GIVEN RECORDS Block Start
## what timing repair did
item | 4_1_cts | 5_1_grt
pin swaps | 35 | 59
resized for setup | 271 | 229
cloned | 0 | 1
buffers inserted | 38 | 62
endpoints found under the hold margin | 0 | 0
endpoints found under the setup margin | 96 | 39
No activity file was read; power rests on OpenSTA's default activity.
===== src/design/frame_scanner.sv =====
`timescale 1ns/1ps

module frame_scanner #(
	parameter int ROWS = 8,
	parameter int COLS = 32
) (
	input  logic                   clk,
	input  logic                   rstn,
	input  logic                   start,
	output logic                   busy,
	output window_pkg::scan_step_t step,
	output logic                   step_valid
);

	window_pkg::scan_state_t state;
	window_pkg::scan_state_t state_next;
	window_pkg::coord_t      row;
	window_pkg::coord_t      col;
	logic                    pad_step;
	logic                    last_row;
	logic                    next_last;

	assign pad_step = (col == window_pkg::coord_t'(COLS));  // one past the last pixel
	assign last_row = (row == window_pkg::coord_t'(ROWS - 1));
	assign next_last = (row == window_pkg::coord_t'(ROWS - 2));
	assign busy = (state != window_pkg::ST_IDLE);

	//////////////////////////////////////////////////
	// scan FSM

	always_comb begin
		state_next = state;
		case (state)
			window_pkg::ST_IDLE: begin
				if (start) state_next = window_pkg::ST_FIRST_ROW;
			end
			window_pkg::ST_FIRST_ROW: begin
				if (pad_step && last_row) state_next = window_pkg::ST_IDLE;  // single row map
				else if (pad_step && next_last) state_next = window_pkg::ST_LAST_ROW;
				else if (pad_step) state_next = window_pkg::ST_MID_ROW;
			end
			window_pkg::ST_MID_ROW: begin
				if (pad_step && next_last) state_next = window_pkg::ST_LAST_ROW;
			end
			window_pkg::ST_LAST_ROW: begin
				if (pad_step) state_next = window_pkg::ST_IDLE;
			end
			default: state_next = window_pkg::ST_IDLE;
		endcase
	end

	always_ff @(posedge clk or negedge rstn) begin
		if (!rstn) begin
			state <= window_pkg::ST_IDLE;
			row <= '0;
			col <= '0;
			step_valid <= 1'b0;
		end else begin
			state <= state_next;
			step_valid <= (state_next != window_pkg::ST_IDLE);
			if (!busy || pad_step) col <= '0;
			else col <= col + 1'b1;
			if (!busy || (pad_step && last_row)) row <= '0;
			else if (pad_step) row <= row + 1'b1;
		end
	end

	always_comb begin
		step.row = row;
		step.col = col;
		step.state = state;
		step.row_start = (col == '0);
		step.frame_end = pad_step && last_row;
	end

	a_no_step_in_idle: assert property (@(posedge clk) disable iff (!rstn)
		state == window_pkg::ST_IDLE |-> !step_valid);

endmodule


===== src/design/bank_addresser.sv =====
`timescale 1ns/1ps

module bank_addresser #(
	parameter int ROWS = 8,
	parameter int COLS = 32
) (
	input  logic                   clk,
	input  logic                   rstn,
	input  window_pkg::scan_step_t step,
	input  logic                   step_valid,
	output window_pkg::bank_req_t  req,
	output window_pkg::tap_t       tap,
	output logic                   tap_valid
);

	localparam int WORDS_PER_ROW = COLS / window_pkg::PIX_PER_WORD;

	window_pkg::coord_t                                 win_row [3];  // r-1, r, r+1
	logic [2:0]                                         row_in;
	logic                                               pad_right;
	window_pkg::bank_sel_t                              cs_d;
	window_pkg::bank_sel_t                              cs_q;
	window_pkg::bank_addr_t [window_pkg::NBANK-1:0]     addr_d;
	window_pkg::bank_addr_t [window_pkg::NBANK-1:0]     addr_q;
	window_pkg::tap_t                                   tap_d;

	function automatic window_pkg::bank_idx_t bank_of(input window_pkg::coord_t r);
		return window_pkg::bank_idx_t'(r % window_pkg::NBANK);
	endfunction

	function automatic window_pkg::bank_addr_t word_addr(input window_pkg::coord_t r,
			input window_pkg::coord_t c);
		int unsigned a;
		a = (r / window_pkg::NBANK) * WORDS_PER_ROW + c / window_pkg::PIX_PER_WORD;
		return window_pkg::bank_addr_t'(a);
	endfunction

	assign pad_right = (step.col == window_pkg::coord_t'(COLS));

	always_comb begin
		win_row[0] = step.row - 1'b1;
		win_row[1] = step.row;
		win_row[2] = step.row + 1'b1;
		row_in[0] = (step.state != window_pkg::ST_FIRST_ROW);
		row_in[1] = 1'b1;
		row_in[2] = (step.row != window_pkg::coord_t'(ROWS - 1));
		cs_d = '0;
		addr_d = '0;
		for (int k = 0; k < 3; k++) begin
			if (step_valid && row_in[k] && !pad_right) begin
				cs_d[bank_of(win_row[k])] = 1'b1;
				addr_d[bank_of(win_row[k])] = word_addr(win_row[k], step.col);
			end
		end
		tap_d.bank_top = bank_of(win_row[0]);
		tap_d.bank_mid = bank_of(win_row[1]);
		tap_d.bank_bot = bank_of(win_row[2]);
		tap_d.byte_idx = window_pkg::byte_idx_t'(step.col % window_pkg::PIX_PER_WORD);
		tap_d.pad_top = !row_in[0];
		tap_d.pad_bot = !row_in[2];
		tap_d.pad_right = pad_right;
		tap_d.row_start = step.row_start;
		tap_d.frame_end = step.frame_end;
	end

	always_ff @(posedge clk or negedge rstn) begin
		if (!rstn) begin
			cs_q <= '0;
			tap_valid <= 1'b0;
		end else begin
			cs_q <= cs_d;
			tap_valid <= step_valid;
		end
	end

	always_ff @(posedge clk) begin
		addr_q <= addr_d;
		tap <= tap_d;
	end

	always_comb begin
		req.cs = cs_q;
		req.addr = addr_q;
	end

	a_cs_max_three: assert property (@(posedge clk) disable iff (!rstn)
		$countones(req.cs) <= 3);

endmodule
[src/source/bcd_add_pkg.sv]
`default_nettype none

// Shared widths, encodings and types of the decimal adder.
package bcd_add_pkg;

	//////////////////////////////
	// Widths.
	//////////////////////////////

	// Switch operand, tens digit on bits 6 to 4.
	localparam int operand_width = 7;
	// One decimal digit.
	localparam int digit_width = 4;
	// One segment pattern, g down to a, active high.
	localparam int seg_width = 7;
	// Phase counter and controller state.
	localparam int phase_width = 2;

	//////////////////////////////
	// Controller state codes.
	//////////////////////////////

	localparam logic [1:0] st_reset_init = 2'd0;
	localparam logic [1:0] st_idle = 2'd1;
	localparam logic [1:0] st_request = 2'd2;
	localparam logic [1:0] st_release = 2'd3;

	// One datapath operation per handshake.
	typedef enum logic [2:0]
	{
		op_init = 3'd0,
		op_load_a = 3'd1,
		op_load_b = 3'd2,
		op_show_low = 3'd3,
		op_show_high = 3'd4
	} dp_op_e;

	// Displayed word, as a raw byte or as two digits.
	typedef union packed
	{
		logic [2*digit_width-1:0] raw;
		struct packed
		{
			logic [digit_width-1:0] tens;
			logic [digit_width-1:0] ones;
		} digits;
	} bcd_pair_u;

endpackage

`default_nettype wire

[src/source/dp_cmd_if.sv]
`timescale 1ns/1ps
`default_nettype none

// Operation link between controller and datapath.
// Four-phase handshake, op held while req or ack is high.
interface dp_cmd_if;

	// Requested operation.
	bcd_add_pkg::dp_op_e op;
	// Level request from the controller.
	logic req;
	// Level acknowledge from the datapath.
	logic ack;
	// Word currently on the display.
	bcd_add_pkg::bcd_pair_u display_word;
	// Ones digit clamp of the last load.
	logic digit_error;

	modport controller
	(
		output op,
		output req,
		input  ack
	);

	modport datapath
	(
		input  op,
		input  req,
		output ack,
		output display_word,
		output digit_error
	);

endinterface

`default_nettype wire

[src/source/input_sampler.sv]
`timescale 1ns/1ps
`default_nettype none

// Brings the switches and the step button into the clock domain.
module input_sampler
(
	input  wire                                 clock,
	input  wire                                 rst_n,
	input  wire  [bcd_add_pkg::operand_width-1:0] switches,
	input  wire                                 step,
	output logic [bcd_add_pkg::operand_width-1:0] sampled_value,
	output logic                                step_pulse
);

	// First stage of the switch synchronizer.
	logic [bcd_add_pkg::operand_width-1:0] switches_meta;
	// Button synchronizer and edge stage.
	logic step_meta;
	logic step_sync;
	logic step_last;

	// Two stages on the switches.
	always_ff @(posedge clock)
	begin
		switches_meta <= switches;
		sampled_value <= switches_meta;
	end

	// Button stages and the registered rising edge.
	always_ff @(posedge clock)
	begin
		if (!rst_n)
		begin
			step_meta <= 1'b0;
			step_sync <= 1'b0;
			step_last <= 1'b0;
			step_pulse <= 1'b0;
		end
		else
		begin
			step_meta <= step;
			step_sync <= step_meta;
			step_last <= step_sync;
			// High for one cycle after the level rises.
			step_pulse <= step_sync & ~step_last;
		end
	end

endmodule

`default_nettype wire

[src/source/bcd_add_controller.sv]
`timescale 1ns/1ps
`default_nettype none

// Phase FSM, one datapath operation per step press.
module bcd_add_controller
(
	input  wire                                 clock,
	input  wire                                 rst_n,
	input  wire                                 step_pulse,
	dp_cmd_if.controller                        cmd,
	output logic [bcd_add_pkg::phase_width-1:0] phase
);

	// Current FSM state.
	logic [1:0] state;
	// Phase that takes effect when the handshake completes.
	logic [bcd_add_pkg::phase_width-1:0] target_phase;
	// Phase that the next step moves to.
	logic [bcd_add_pkg::phase_width-1:0] next_phase;

	// Operation that belongs to each phase.
	function automatic bcd_add_pkg::dp_op_e phase_op
	(
		input logic [bcd_add_pkg::phase_width-1:0] new_phase
	);
		case (new_phase)
			2'd0:    phase_op = bcd_add_pkg::op_load_a;
			2'd1:    phase_op = bcd_add_pkg::op_load_b;
			2'd2:    phase_op = bcd_add_pkg::op_show_low;
			default: phase_op = bcd_add_pkg::op_show_high;
		endcase
	endfunction

	// Wraps from 3 back to 0.
	assign next_phase = phase + 2'd1;

	//////////////////////////////
	// Handshake FSM.
	//////////////////////////////

	always_ff @(posedge clock)
	begin
		if (!rst_n)
		begin
			state <= bcd_add_pkg::st_reset_init;
			cmd.req <= 1'b0;
			cmd.op <= bcd_add_pkg::op_init;
			// Parked on phase 3, so the first step loads A.
			phase <= 2'd3;
			target_phase <= 2'd3;
		end
		else
		begin
			case (state)
				bcd_add_pkg::st_reset_init:
				begin
					// Single clear after reset.
					cmd.op <= bcd_add_pkg::op_init;
					cmd.req <= 1'b1;
					target_phase <= 2'd3;
					state <= bcd_add_pkg::st_request;
				end
				bcd_add_pkg::st_idle:
				begin
					// Steps outside idle are dropped.
					if (step_pulse)
					begin
						cmd.op <= phase_op(next_phase);
						cmd.req <= 1'b1;
						target_phase <= next_phase;
						state <= bcd_add_pkg::st_request;
					end
				end
				bcd_add_pkg::st_request:
				begin
					// Ack seen, drop req and show the new phase.
					if (cmd.ack)
					begin
						cmd.req <= 1'b0;
						phase <= target_phase;
						state <= bcd_add_pkg::st_release;
					end
				end
				default:
				begin
					// Wait for ack to fall.
					if (!cmd.ack)
						state <= bcd_add_pkg::st_idle;
				end
			endcase
		end
	end

endmodule

`default_nettype wire

[src/source/bcd_add_datapath.sv]
`timescale 1ns/1ps
`default_nettype none

// Operand registers, decimal sum and display word.
module bcd_add_datapath
(
	input  wire                                   clock,
	input  wire                                   rst_n,
	input  wire  [bcd_add_pkg::operand_width-1:0] sampled_value,
	dp_cmd_if.datapath                            cmd
);

	// Stored operands as digits.
	logic [bcd_add_pkg::digit_width-1:0] a_tens;
	logic [bcd_add_pkg::digit_width-1:0] a_ones;
	logic [bcd_add_pkg::digit_width-1:0] b_tens;
	logic [bcd_add_pkg::digit_width-1:0] b_ones;
	// Switch value split into digits.
	logic [bcd_add_pkg::digit_width-1:0] in_tens;
	logic [bcd_add_pkg::digit_width-1:0] in_ones;
	logic in_clamped;
	// Sum stages.
	logic [bcd_add_pkg::digit_width:0] ones_raw;
	logic [bcd_add_pkg::digit_width:0] tens_raw;
	logic ones_carry;
	logic tens_carry;
	logic [bcd_add_pkg::digit_width-1:0] sum_ones;
	logic [bcd_add_pkg::digit_width-1:0] sum_tens;
	// New request, not yet acknowledged.
	logic op_fire;

	assign op_fire = cmd.req & ~cmd.ack;

	// Tens digit is 0 to 7, ones digit clamped to 9.
	always_comb
	begin
		in_tens = {1'b0, sampled_value[bcd_add_pkg::operand_width-1:bcd_add_pkg::digit_width]};
		in_clamped = sampled_value[bcd_add_pkg::digit_width-1:0] > 4'd9;
		in_ones = in_clamped ? 4'd9 : sampled_value[bcd_add_pkg::digit_width-1:0];
	end

	//////////////////////////////
	// Decimal sum.
	//////////////////////////////

	always_comb
	begin
		ones_raw = {1'b0, a_ones} + {1'b0, b_ones};
		ones_carry = ones_raw > 5'd9;
		// Add 6 to skip the unused codes, carry goes to tens.
		sum_ones = ones_carry ? ones_raw[3:0] + 4'd6 : ones_raw[3:0];
		tens_raw = {1'b0, a_tens} + {1'b0, b_tens} + {4'd0, ones_carry};
		tens_carry = tens_raw > 5'd9;
		// Largest sum is 158, so hundreds is 0 or 1.
		sum_tens = tens_carry ? tens_raw[3:0] - 4'd10 : tens_raw[3:0];
	end

	// Operand capture.
	always_ff @(posedge clock)
	begin
		if (op_fire)
		begin
			case (cmd.op)
				bcd_add_pkg::op_init:
				begin
					a_tens <= '0;
					a_ones <= '0;
					b_tens <= '0;
					b_ones <= '0;
				end
				bcd_add_pkg::op_load_a:
				begin
					a_tens <= in_tens;
					a_ones <= in_ones;
				end
				bcd_add_pkg::op_load_b:
				begin
					b_tens <= in_tens;
					b_ones <= in_ones;
				end
				default:
				begin
				end
			endcase
		end
	end

	// Acknowledge and display update.
	always_ff @(posedge clock)
	begin
		if (!rst_n)
		begin
			cmd.ack <= 1'b0;
			cmd.display_word <= '0;
			cmd.digit_error <= 1'b0;
		end
		else if (op_fire)
		begin
			cmd.ack <= 1'b1;
			case (cmd.op)
				bcd_add_pkg::op_load_a, bcd_add_pkg::op_load_b:
				begin
					cmd.display_word.digits.tens <= in_tens;
					cmd.display_word.digits.ones <= in_ones;
					cmd.digit_error <= in_clamped;
				end
				bcd_add_pkg::op_show_low:
				begin
					cmd.display_word.digits.tens <= sum_tens;
					cmd.display_word.digits.ones <= sum_ones;
				end
				bcd_add_pkg::op_show_high:
				begin
					cmd.display_word.digits.tens <= 4'd0;
					cmd.display_word.digits.ones <= {3'd0, tens_carry};
				end
				default:
				begin
					cmd.display_word <= '0;
					cmd.digit_error <= 1'b0;
				end
			endcase
		end
		else if (!cmd.req && cmd.ack)
			// Req released, close the handshake.
			cmd.ack <= 1'b0;
	end

endmodule

`default_nettype wire

[src/source/seven_seg_display.sv]
`timescale 1ns/1ps
`default_nettype none

// Registered digit to segment decode for two digits.
module seven_seg_display
(
	input  wire                                clock,
	input  wire                                rst_n,
	input  wire  bcd_add_pkg::bcd_pair_u       display_word,
	output logic [bcd_add_pkg::seg_width-1:0]  seg_tens,
	output logic [bcd_add_pkg::seg_width-1:0]  seg_ones
);

	// Segments g down to a, blank above 9.
	function automatic logic [bcd_add_pkg::seg_width-1:0] digit_segments
	(
		input logic [bcd_add_pkg::digit_width-1:0] digit
	);
		case (digit)
			4'd0:    digit_segments = 7'h3f;
			4'd1:    digit_segments = 7'h06;
			4'd2:    digit_segments = 7'h5b;
			4'd3:    digit_segments = 7'h4f;
			4'd4:    digit_segments = 7'h66;
			4'd5:    digit_segments = 7'h6d;
			4'd6:    digit_segments = 7'h7d;
			4'd7:    digit_segments = 7'h07;
			4'd8:    digit_segments = 7'h7f;
			4'd9:    digit_segments = 7'h6f;
			default: digit_segments = 7'h00;
		endcase
	endfunction

	// One cycle behind the display word.
	always_ff @(posedge clock)
	begin
		if (!rst_n)
		begin
			seg_tens <= '0;
			seg_ones <= '0;
		end
		else
		begin
			seg_tens <= digit_segments(display_word.digits.tens);
			seg_ones <= digit_segments(display_word.digits.ones);
		end
	end

endmodule

`default_nettype wire

[src/source/bcd_adder_top.sv]
`timescale 1ns/1ps
`default_nettype none

// Two-digit decimal adder, board level.
module bcd_adder_top
(
	input  wire                                  clock,
	input  wire                                  rst_n,
	input  wire  [bcd_add_pkg::operand_width-1:0] switches,
	input  wire                                  step,
	output logic [2*bcd_add_pkg::digit_width-1:0] display_value,
	output logic [bcd_add_pkg::seg_width-1:0]    seg_tens,
	output logic [bcd_add_pkg::seg_width-1:0]    seg_ones,
	output logic                                 digit_error,
	output logic [bcd_add_pkg::phase_width-1:0]  phase
);

	// Synchronized operand and step pulse.
	logic [bcd_add_pkg::operand_width-1:0] sampled_value;
	logic step_pulse;

	// Controller to datapath link.
	dp_cmd_if cmd_link();

	input_sampler i_sampler
	(
		.clock         (clock),
		.rst_n         (rst_n),
		.switches      (switches),
		.step          (step),
		.sampled_value (sampled_value),
		.step_pulse    (step_pulse)
	);

	bcd_add_controller i_controller
	(
		.clock      (clock),
		.rst_n      (rst_n),
		.step_pulse (step_pulse),
		.cmd        (cmd_link.controller),
		.phase      (phase)
	);

	bcd_add_datapath i_datapath
	(
		.clock         (clock),
		.rst_n         (rst_n),
		.sampled_value (sampled_value),
		.cmd           (cmd_link.datapath)
	);

	seven_seg_display i_display
	(
		.clock        (clock),
		.rst_n        (rst_n),
		.display_word (cmd_link.display_word),
		.seg_tens     (seg_tens),
		.seg_ones     (seg_ones)
	);

	// Raw byte view and flag at the pins.
	assign display_value = cmd_link.display_word.raw;
	assign digit_error = cmd_link.digit_error;

endmodule

`default_nettype wire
GIVEN RECORDS Block End
* EXERCISE INSTRUCTIONS
Report the count of lines in the listing above that include "into", and nothing more.

* YOUR RESPONSE
2